Data excerpts
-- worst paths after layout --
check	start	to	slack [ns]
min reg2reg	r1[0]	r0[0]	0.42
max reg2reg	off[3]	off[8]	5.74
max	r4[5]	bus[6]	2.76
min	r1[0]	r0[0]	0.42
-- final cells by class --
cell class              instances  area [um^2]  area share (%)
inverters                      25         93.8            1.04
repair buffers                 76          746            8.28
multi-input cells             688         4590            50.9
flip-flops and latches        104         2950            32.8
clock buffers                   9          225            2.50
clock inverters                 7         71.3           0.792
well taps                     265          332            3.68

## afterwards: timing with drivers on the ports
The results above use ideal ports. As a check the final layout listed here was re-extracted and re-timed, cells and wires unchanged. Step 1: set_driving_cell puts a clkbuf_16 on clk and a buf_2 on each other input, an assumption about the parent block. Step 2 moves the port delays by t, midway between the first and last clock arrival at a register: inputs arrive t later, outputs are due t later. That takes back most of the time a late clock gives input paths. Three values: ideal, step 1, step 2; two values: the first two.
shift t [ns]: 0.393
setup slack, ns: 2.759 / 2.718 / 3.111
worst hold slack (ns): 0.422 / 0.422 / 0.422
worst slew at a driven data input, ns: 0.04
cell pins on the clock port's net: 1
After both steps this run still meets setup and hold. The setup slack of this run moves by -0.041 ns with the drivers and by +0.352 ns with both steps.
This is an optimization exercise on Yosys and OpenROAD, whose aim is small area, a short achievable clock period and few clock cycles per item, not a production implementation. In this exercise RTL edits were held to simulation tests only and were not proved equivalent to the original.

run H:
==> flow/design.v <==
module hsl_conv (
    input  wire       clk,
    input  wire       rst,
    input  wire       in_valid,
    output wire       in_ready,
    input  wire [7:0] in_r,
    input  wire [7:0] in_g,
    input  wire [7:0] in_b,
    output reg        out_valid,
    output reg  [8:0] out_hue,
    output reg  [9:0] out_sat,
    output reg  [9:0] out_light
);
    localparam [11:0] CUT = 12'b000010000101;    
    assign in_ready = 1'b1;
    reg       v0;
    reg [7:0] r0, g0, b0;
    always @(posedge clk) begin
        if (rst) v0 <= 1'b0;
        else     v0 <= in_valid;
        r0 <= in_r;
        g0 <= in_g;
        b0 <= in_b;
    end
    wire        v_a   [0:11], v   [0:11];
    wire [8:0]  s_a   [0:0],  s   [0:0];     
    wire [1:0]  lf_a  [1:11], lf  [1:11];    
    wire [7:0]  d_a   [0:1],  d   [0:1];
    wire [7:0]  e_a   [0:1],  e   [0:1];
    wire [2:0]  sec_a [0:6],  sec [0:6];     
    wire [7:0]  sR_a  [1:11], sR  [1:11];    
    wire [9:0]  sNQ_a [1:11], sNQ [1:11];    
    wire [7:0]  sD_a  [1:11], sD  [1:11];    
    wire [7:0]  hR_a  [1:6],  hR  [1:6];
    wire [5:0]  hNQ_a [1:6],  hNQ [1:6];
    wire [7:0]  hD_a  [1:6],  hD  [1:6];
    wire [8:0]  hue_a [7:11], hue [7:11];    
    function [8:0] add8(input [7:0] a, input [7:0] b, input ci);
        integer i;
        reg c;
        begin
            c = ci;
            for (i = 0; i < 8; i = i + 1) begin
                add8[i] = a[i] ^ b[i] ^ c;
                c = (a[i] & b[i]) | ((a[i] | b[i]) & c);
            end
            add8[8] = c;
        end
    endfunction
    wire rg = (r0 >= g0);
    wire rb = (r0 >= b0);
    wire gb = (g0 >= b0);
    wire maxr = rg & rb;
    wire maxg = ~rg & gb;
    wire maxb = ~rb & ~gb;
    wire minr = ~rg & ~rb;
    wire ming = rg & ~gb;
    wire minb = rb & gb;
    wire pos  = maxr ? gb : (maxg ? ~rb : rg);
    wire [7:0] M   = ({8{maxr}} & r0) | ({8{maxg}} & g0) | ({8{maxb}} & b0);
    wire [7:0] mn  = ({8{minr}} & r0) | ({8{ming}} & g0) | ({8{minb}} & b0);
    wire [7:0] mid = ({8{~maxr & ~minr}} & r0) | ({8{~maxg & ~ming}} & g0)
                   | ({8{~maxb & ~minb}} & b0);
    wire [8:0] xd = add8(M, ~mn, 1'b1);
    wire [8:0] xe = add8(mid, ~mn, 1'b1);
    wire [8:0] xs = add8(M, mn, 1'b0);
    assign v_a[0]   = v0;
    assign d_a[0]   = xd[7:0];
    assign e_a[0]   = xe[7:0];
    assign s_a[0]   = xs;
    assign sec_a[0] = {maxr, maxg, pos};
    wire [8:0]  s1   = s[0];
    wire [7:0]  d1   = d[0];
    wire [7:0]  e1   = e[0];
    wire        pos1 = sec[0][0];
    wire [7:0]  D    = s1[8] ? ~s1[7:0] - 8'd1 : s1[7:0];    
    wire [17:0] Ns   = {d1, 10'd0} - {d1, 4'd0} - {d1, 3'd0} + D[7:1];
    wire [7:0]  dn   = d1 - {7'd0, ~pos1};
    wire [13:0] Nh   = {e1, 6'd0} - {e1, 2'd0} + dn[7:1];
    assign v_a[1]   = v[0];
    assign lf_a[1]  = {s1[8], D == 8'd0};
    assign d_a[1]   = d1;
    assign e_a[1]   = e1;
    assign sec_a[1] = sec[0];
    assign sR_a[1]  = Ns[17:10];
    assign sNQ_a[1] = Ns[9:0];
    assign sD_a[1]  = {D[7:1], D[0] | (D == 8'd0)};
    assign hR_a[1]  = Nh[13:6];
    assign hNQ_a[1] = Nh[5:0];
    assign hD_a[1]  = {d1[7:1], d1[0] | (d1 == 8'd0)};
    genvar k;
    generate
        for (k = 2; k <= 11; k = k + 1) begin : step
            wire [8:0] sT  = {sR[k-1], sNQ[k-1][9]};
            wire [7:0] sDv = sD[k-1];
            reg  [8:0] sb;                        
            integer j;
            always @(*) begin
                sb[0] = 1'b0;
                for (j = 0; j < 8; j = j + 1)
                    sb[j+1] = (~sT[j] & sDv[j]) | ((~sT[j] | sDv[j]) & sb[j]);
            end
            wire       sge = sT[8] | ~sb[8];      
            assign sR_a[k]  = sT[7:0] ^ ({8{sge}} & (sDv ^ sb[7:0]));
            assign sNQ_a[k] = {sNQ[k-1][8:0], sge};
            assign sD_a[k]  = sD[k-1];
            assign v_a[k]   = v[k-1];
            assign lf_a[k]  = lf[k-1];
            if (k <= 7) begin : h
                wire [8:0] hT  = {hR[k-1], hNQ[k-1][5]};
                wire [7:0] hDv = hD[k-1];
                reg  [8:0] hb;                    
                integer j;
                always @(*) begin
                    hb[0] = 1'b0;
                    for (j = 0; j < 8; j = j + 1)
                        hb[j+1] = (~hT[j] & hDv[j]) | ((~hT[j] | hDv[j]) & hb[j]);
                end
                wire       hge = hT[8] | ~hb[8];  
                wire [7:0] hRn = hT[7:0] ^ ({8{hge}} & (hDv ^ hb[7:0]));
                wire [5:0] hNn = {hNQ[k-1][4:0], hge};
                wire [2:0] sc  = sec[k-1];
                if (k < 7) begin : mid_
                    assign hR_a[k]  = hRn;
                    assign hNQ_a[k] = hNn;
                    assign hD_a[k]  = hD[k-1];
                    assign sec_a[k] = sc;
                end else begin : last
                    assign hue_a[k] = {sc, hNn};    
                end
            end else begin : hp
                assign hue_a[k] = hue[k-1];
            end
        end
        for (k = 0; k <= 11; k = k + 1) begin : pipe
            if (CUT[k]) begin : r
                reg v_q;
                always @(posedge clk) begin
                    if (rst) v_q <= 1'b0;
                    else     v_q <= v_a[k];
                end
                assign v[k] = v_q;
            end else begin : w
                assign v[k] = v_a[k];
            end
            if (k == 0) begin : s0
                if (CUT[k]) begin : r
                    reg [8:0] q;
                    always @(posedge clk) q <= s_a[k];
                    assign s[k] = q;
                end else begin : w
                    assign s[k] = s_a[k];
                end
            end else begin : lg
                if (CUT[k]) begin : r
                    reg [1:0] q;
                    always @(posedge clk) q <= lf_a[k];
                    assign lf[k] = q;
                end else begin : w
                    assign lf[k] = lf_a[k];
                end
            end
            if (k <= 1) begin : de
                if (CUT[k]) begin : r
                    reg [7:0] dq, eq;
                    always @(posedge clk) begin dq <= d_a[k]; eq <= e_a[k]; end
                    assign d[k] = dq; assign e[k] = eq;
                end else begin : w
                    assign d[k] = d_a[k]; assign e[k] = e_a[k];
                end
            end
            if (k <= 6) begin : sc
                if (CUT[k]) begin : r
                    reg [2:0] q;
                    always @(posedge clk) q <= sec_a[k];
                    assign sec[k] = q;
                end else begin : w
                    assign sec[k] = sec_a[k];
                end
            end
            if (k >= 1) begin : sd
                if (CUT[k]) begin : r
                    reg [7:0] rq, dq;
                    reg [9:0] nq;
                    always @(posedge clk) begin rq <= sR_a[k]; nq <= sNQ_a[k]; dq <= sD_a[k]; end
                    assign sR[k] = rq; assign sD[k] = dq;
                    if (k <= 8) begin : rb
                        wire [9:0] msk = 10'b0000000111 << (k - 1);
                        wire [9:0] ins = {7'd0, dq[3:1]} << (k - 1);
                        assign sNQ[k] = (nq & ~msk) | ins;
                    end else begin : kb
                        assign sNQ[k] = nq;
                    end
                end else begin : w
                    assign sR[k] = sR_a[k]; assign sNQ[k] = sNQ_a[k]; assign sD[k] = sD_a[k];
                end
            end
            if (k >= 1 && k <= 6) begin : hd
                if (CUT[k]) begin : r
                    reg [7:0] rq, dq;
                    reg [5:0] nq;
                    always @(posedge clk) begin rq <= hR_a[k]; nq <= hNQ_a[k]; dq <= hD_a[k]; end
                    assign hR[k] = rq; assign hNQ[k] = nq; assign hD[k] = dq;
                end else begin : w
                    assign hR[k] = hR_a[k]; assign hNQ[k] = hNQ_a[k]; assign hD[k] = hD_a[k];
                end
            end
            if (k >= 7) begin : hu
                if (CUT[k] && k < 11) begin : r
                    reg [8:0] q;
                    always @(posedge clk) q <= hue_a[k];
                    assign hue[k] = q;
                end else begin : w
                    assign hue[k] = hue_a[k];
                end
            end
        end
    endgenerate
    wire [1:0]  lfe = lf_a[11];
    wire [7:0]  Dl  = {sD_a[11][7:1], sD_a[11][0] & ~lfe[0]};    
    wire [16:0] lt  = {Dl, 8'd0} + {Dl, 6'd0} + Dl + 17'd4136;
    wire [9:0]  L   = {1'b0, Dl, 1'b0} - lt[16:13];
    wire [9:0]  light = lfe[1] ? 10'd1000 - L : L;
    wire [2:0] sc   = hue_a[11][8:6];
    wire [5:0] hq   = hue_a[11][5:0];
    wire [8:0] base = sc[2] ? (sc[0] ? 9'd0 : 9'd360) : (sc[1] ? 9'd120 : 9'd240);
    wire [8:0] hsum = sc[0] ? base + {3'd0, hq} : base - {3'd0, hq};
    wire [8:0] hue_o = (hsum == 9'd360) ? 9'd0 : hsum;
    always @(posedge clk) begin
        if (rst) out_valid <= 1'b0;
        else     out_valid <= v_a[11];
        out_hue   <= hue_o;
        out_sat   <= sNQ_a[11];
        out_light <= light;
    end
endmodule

### Activity
State the number of lines above that contain "cells". Write nothing besides it.

### Response box
3